# [What is expected]
Find the line containing "floorplan,start_util,54.8,%" in the entries below. Restate it and each line after it, word for word, up to and including the line containing "power,combPwrFrac,34.7,%".
───── Extracted data
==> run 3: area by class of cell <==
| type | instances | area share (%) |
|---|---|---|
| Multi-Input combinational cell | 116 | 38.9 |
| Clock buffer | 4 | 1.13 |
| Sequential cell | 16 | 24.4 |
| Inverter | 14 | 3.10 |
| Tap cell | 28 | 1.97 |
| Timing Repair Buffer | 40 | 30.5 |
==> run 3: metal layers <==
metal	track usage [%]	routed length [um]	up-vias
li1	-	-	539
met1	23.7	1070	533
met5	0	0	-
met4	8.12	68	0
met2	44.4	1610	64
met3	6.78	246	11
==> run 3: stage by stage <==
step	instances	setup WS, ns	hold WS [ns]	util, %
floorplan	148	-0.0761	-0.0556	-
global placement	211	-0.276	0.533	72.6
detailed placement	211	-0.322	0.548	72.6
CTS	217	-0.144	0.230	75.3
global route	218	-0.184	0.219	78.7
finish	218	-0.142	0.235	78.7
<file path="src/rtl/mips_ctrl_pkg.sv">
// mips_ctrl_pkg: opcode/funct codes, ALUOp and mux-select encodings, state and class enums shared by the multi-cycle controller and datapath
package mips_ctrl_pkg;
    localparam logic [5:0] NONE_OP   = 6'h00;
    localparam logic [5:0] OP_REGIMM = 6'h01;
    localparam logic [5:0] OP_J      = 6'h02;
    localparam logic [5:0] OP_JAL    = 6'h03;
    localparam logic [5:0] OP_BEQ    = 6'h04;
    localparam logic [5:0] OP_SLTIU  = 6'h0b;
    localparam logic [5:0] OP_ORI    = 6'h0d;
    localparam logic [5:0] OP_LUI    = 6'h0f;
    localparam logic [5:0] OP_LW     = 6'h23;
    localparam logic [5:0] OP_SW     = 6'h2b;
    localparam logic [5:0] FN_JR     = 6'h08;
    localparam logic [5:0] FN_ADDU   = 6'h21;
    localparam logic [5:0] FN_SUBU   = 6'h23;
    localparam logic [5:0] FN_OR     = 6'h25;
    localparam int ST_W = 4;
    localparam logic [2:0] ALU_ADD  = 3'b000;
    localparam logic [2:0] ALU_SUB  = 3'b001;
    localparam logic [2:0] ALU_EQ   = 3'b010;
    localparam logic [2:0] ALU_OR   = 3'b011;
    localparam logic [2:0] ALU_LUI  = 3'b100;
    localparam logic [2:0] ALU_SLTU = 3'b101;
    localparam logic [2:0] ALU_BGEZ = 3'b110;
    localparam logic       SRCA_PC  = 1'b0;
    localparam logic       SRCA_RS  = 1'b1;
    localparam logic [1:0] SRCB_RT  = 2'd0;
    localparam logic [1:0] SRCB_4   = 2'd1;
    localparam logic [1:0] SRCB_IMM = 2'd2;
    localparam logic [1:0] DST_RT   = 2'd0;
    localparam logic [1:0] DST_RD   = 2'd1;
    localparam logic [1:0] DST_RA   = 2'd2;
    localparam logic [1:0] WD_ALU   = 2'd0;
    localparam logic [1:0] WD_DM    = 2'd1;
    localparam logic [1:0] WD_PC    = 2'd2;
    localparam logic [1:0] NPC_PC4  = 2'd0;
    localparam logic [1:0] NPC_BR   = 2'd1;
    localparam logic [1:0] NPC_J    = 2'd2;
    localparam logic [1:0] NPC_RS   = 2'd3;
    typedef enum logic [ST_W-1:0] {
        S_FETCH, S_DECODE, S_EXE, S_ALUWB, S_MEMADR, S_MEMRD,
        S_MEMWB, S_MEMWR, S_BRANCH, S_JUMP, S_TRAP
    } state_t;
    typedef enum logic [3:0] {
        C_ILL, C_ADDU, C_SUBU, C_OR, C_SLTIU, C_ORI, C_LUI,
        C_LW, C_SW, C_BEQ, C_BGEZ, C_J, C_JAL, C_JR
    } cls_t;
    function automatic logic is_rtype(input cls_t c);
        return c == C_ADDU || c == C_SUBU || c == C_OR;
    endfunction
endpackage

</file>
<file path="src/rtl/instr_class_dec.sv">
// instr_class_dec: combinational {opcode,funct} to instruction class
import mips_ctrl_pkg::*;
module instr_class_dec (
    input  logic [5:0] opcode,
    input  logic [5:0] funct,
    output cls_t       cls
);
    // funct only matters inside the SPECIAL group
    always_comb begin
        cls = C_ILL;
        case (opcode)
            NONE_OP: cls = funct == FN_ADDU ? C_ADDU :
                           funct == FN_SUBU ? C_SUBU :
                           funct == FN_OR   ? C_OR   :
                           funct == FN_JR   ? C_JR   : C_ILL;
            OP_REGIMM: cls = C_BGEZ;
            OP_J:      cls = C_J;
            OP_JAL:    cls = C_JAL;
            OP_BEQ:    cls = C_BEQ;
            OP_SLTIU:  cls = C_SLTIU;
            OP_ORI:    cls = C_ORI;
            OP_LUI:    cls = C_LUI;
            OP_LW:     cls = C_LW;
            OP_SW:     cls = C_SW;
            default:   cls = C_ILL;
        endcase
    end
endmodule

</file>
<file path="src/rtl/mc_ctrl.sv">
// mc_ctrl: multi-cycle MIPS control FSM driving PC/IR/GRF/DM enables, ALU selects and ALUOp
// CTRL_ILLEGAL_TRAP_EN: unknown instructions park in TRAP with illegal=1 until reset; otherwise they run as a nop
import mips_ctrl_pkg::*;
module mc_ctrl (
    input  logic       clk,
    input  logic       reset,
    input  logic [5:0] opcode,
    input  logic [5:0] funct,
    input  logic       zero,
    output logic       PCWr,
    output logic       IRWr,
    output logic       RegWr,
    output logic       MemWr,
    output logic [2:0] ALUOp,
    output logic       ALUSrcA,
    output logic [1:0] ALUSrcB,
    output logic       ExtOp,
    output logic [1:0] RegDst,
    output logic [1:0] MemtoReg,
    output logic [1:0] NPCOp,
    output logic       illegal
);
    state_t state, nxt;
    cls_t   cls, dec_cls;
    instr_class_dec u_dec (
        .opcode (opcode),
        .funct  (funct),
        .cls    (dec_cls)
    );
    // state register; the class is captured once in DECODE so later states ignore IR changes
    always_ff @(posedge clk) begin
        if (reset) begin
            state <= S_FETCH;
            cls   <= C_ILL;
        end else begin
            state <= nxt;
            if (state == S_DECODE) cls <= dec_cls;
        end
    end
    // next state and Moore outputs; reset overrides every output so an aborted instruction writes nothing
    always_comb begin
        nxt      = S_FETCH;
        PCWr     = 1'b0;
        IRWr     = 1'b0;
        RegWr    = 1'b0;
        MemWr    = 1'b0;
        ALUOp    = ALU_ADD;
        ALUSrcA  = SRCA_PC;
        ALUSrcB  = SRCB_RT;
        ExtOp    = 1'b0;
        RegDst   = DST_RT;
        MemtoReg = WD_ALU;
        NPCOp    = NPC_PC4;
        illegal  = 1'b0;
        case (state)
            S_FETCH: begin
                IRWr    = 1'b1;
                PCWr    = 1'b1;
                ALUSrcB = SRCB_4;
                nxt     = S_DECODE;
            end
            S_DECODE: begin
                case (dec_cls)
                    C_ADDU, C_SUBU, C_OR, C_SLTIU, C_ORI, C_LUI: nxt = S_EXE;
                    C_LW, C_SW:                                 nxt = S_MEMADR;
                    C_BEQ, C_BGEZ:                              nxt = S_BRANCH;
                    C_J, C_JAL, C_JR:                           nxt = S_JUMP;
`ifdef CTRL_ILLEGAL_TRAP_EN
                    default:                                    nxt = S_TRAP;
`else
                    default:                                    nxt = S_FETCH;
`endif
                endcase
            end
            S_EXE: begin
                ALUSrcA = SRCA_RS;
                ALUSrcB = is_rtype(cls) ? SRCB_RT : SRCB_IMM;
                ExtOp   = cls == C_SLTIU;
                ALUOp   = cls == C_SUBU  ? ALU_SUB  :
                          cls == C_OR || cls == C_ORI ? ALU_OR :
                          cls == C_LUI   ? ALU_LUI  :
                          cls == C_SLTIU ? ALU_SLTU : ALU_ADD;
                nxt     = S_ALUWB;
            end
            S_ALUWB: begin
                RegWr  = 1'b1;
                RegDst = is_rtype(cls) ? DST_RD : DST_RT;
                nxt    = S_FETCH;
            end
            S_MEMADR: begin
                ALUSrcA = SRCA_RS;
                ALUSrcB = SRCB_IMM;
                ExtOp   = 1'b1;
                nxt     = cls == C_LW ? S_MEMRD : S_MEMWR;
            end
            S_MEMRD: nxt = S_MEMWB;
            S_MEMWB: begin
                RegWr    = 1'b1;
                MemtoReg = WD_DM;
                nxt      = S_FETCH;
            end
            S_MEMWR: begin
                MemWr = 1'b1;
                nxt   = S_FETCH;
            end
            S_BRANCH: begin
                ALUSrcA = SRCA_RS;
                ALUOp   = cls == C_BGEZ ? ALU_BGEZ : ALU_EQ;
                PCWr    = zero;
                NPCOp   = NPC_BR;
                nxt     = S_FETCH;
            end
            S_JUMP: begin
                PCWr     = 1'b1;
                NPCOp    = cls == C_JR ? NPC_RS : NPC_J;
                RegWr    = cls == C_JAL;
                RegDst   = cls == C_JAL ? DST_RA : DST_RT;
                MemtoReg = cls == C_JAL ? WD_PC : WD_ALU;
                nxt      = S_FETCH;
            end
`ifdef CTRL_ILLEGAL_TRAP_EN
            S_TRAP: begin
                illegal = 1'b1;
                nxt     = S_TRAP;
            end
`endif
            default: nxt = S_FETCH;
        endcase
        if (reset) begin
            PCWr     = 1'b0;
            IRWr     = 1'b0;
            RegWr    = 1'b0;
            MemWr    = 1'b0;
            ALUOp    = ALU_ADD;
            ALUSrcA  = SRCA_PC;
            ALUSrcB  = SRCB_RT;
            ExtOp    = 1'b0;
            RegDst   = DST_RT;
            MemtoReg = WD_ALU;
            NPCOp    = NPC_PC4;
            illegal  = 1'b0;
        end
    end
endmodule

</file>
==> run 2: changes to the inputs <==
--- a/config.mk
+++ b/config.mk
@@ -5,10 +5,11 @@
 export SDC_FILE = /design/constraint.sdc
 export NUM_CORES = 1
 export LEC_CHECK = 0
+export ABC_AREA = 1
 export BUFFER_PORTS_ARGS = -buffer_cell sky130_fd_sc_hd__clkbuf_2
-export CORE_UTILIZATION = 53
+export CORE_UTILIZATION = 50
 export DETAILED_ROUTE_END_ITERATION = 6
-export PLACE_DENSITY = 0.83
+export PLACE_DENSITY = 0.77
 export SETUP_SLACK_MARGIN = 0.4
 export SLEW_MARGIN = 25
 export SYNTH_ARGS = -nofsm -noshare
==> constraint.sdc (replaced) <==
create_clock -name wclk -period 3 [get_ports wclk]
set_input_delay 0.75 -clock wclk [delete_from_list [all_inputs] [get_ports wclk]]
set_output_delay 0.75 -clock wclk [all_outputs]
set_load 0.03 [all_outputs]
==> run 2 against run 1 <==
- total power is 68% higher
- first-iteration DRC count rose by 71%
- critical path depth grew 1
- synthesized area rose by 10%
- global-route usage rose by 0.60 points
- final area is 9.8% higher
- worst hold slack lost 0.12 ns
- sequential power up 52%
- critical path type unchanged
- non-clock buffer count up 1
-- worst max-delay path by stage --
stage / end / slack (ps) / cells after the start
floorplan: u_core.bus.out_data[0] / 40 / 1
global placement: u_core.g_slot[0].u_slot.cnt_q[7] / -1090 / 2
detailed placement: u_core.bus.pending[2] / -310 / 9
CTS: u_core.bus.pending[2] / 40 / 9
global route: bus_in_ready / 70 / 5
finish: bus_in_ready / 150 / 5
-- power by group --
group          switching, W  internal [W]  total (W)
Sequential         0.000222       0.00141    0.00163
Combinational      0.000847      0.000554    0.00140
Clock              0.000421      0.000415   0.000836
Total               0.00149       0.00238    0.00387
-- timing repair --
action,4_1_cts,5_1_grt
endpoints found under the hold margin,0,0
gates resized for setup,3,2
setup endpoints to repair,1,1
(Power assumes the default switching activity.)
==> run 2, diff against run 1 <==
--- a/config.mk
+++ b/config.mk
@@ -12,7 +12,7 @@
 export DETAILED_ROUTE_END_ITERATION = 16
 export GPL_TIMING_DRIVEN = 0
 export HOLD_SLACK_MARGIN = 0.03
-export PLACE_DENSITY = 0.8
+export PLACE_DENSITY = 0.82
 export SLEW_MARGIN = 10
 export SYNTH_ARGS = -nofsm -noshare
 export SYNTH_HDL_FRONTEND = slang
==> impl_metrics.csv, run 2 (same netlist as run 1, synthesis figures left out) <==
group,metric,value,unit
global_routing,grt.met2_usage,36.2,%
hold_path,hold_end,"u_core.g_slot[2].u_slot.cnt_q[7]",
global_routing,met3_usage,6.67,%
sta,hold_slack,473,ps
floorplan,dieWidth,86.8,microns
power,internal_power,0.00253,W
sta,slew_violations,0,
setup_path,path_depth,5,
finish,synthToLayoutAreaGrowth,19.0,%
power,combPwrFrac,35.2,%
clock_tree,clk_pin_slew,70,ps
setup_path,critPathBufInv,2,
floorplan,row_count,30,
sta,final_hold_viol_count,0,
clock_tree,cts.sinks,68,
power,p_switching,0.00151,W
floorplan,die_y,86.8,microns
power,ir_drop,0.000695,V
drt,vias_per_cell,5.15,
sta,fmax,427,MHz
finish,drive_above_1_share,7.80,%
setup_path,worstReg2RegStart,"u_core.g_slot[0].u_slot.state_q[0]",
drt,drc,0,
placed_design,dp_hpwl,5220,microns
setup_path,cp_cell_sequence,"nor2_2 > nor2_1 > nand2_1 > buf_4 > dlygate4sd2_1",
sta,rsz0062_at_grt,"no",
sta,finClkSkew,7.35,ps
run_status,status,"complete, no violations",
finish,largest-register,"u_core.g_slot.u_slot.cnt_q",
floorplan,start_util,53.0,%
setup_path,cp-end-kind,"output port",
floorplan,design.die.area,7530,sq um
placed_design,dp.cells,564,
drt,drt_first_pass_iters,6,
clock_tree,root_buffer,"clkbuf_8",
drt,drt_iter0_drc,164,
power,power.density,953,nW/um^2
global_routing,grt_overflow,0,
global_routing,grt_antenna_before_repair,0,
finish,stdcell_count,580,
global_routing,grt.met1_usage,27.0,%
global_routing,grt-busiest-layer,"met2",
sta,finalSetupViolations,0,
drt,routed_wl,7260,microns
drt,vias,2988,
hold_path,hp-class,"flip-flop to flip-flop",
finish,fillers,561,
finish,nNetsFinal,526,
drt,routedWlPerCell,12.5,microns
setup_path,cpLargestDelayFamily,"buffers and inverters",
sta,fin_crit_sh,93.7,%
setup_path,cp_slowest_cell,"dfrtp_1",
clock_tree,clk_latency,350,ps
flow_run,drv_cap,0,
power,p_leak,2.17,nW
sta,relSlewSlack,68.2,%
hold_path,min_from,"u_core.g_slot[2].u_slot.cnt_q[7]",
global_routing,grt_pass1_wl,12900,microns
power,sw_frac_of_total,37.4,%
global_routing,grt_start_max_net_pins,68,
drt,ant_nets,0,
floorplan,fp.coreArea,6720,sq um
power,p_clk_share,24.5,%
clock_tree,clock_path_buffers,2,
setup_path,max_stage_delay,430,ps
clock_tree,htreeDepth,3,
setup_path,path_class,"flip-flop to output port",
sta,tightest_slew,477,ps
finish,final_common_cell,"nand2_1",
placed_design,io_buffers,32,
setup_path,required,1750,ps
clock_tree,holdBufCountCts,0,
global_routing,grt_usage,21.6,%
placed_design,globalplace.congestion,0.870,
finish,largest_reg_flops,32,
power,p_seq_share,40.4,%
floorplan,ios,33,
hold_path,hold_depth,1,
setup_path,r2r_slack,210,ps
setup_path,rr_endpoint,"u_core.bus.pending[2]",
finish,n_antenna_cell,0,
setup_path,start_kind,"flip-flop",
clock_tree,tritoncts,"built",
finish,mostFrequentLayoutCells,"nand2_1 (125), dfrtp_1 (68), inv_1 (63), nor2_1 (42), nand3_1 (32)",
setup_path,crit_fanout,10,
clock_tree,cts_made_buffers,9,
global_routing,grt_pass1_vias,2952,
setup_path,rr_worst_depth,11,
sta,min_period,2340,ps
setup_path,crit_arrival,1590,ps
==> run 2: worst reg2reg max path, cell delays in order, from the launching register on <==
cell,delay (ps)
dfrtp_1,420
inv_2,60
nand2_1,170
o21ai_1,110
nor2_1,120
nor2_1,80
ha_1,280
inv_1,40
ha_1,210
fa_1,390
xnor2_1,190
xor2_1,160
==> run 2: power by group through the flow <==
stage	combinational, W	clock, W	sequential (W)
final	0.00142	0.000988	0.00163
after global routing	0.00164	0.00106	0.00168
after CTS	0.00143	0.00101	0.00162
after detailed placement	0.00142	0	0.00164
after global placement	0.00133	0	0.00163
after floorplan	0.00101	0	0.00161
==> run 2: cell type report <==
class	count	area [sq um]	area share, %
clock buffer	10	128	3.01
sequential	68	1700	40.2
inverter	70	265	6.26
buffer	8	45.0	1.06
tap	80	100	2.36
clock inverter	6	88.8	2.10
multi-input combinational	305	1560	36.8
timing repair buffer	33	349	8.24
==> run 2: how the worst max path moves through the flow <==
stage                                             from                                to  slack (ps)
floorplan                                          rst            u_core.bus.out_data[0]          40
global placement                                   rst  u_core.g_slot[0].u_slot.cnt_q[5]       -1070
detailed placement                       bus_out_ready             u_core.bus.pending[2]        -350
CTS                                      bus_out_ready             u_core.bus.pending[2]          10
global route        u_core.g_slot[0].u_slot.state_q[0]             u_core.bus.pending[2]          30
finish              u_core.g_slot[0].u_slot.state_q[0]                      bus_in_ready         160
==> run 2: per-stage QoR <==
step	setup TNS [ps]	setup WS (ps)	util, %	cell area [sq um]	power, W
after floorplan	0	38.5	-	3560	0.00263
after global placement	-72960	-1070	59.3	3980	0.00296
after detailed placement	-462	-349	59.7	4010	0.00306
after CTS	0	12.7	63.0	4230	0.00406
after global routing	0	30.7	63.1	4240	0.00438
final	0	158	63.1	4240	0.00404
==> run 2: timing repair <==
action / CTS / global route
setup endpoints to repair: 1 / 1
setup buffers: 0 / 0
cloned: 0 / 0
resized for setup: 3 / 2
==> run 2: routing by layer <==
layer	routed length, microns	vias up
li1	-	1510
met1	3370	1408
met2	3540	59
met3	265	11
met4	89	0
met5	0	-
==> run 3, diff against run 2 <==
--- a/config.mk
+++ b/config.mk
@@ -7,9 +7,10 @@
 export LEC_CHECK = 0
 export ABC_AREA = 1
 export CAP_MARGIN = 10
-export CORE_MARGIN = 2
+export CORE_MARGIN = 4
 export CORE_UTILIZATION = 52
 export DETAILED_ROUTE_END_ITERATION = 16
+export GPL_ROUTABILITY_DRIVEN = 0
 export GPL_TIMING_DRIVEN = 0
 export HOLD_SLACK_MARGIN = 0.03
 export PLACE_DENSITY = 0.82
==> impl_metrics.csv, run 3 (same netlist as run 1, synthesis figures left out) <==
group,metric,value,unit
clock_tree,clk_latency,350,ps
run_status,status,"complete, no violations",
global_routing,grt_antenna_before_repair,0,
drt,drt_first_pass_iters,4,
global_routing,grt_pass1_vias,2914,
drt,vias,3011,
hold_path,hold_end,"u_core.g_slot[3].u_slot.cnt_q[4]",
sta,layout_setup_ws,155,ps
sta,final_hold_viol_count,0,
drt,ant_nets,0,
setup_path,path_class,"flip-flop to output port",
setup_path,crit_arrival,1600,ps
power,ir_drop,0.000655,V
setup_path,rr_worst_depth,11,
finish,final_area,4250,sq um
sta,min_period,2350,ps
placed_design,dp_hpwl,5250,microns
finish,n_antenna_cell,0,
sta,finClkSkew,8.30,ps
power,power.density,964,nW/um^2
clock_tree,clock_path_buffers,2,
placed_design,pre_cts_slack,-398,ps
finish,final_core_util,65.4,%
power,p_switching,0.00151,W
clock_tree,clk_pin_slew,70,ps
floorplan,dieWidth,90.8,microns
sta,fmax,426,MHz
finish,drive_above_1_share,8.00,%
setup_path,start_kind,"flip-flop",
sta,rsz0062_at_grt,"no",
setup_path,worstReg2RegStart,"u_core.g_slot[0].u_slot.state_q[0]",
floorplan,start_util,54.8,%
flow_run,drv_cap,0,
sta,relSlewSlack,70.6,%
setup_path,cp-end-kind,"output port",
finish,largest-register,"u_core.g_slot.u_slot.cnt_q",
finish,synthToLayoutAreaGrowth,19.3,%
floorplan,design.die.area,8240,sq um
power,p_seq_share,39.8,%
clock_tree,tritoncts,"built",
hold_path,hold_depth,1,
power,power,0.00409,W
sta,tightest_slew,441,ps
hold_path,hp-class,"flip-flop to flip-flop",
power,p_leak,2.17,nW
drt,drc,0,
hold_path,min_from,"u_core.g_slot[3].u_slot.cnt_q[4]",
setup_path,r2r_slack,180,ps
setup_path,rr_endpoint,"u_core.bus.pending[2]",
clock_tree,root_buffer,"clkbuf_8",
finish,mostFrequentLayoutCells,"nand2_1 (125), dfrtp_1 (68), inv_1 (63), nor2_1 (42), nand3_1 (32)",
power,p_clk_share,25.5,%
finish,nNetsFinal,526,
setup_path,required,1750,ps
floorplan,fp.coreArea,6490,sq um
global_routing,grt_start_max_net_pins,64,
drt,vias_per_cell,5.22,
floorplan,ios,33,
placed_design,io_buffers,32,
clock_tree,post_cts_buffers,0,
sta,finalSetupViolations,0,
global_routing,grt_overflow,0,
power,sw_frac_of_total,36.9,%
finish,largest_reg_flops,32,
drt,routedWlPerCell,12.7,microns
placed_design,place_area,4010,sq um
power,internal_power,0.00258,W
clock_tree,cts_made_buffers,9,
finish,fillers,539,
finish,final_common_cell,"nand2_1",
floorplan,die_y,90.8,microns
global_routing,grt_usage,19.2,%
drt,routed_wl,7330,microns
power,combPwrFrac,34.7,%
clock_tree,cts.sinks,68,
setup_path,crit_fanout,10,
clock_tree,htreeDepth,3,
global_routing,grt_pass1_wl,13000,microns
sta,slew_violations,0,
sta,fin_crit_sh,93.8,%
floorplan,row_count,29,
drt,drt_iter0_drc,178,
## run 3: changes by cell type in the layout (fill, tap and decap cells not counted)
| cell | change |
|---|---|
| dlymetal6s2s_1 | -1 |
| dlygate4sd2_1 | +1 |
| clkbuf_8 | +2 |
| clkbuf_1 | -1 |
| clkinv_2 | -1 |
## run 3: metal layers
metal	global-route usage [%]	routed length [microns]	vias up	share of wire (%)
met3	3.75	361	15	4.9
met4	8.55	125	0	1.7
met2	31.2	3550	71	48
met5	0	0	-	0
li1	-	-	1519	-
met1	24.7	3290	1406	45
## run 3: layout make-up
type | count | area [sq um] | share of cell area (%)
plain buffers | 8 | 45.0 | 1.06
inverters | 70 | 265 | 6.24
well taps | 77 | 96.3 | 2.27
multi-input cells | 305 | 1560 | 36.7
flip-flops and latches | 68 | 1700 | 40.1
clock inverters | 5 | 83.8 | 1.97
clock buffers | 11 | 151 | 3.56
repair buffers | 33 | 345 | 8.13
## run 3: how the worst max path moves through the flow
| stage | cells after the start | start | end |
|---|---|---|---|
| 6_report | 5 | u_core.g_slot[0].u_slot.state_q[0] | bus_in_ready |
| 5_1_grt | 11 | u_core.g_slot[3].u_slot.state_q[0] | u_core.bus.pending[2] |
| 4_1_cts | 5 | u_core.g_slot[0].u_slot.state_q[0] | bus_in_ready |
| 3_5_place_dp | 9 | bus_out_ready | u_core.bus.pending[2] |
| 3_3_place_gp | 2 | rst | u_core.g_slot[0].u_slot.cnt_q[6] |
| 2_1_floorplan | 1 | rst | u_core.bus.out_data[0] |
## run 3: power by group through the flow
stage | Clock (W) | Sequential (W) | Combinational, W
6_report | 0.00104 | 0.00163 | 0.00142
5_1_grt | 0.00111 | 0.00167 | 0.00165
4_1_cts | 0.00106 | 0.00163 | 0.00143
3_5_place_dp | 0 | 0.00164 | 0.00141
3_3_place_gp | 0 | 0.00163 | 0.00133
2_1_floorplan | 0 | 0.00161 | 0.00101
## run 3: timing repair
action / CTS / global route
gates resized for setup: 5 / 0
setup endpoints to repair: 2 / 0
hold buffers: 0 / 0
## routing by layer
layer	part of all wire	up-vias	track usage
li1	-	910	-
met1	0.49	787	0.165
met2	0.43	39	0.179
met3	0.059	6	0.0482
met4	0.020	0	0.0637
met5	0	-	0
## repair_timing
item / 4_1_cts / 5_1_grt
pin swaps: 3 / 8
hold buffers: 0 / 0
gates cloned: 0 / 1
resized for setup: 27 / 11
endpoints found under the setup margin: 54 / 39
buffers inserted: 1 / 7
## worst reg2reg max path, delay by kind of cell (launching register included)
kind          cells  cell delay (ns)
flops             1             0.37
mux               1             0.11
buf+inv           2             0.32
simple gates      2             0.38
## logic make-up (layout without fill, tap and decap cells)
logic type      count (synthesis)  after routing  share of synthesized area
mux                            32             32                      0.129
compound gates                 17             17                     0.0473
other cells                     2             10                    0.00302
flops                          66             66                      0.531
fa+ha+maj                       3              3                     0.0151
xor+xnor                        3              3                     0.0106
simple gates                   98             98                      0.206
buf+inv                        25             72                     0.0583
──────────
# [Solution below]
floorplan,start_util,54.8,%
flow_run,drv_cap,0,
sta,relSlewSlack,70.6,%
setup_path,cp-end-kind,"output port",
finish,largest-register,"u_core.g_slot.u_slot.cnt_q",
finish,synthToLayoutAreaGrowth,19.3,%
floorplan,design.die.area,8240,sq um
power,p_seq_share,39.8,%
clock_tree,tritoncts,"built",
hold_path,hold_depth,1,
power,power,0.00409,W
sta,tightest_slew,441,ps
hold_path,hp-class,"flip-flop to flip-flop",
power,p_leak,2.17,nW
drt,drc,0,
hold_path,min_from,"u_core.g_slot[3].u_slot.cnt_q[4]",
setup_path,r2r_slack,180,ps
setup_path,rr_endpoint,"u_core.bus.pending[2]",
clock_tree,root_buffer,"clkbuf_8",
finish,mostFrequentLayoutCells,"nand2_1 (125), dfrtp_1 (68), inv_1 (63), nor2_1 (42), nand3_1 (32)",
power,p_clk_share,25.5,%
finish,nNetsFinal,526,
setup_path,required,1750,ps
floorplan,fp.coreArea,6490,sq um
global_routing,grt_start_max_net_pins,64,
drt,vias_per_cell,5.22,
floorplan,ios,33,
placed_design,io_buffers,32,
clock_tree,post_cts_buffers,0,
sta,finalSetupViolations,0,
global_routing,grt_overflow,0,
power,sw_frac_of_total,36.9,%
finish,largest_reg_flops,32,
drt,routedWlPerCell,12.7,microns
placed_design,place_area,4010,sq um
power,internal_power,0.00258,W
clock_tree,cts_made_buffers,9,
finish,fillers,539,
finish,final_common_cell,"nand2_1",
floorplan,die_y,90.8,microns
global_routing,grt_usage,19.2,%
drt,routed_wl,7330,microns
power,combPwrFrac,34.7,%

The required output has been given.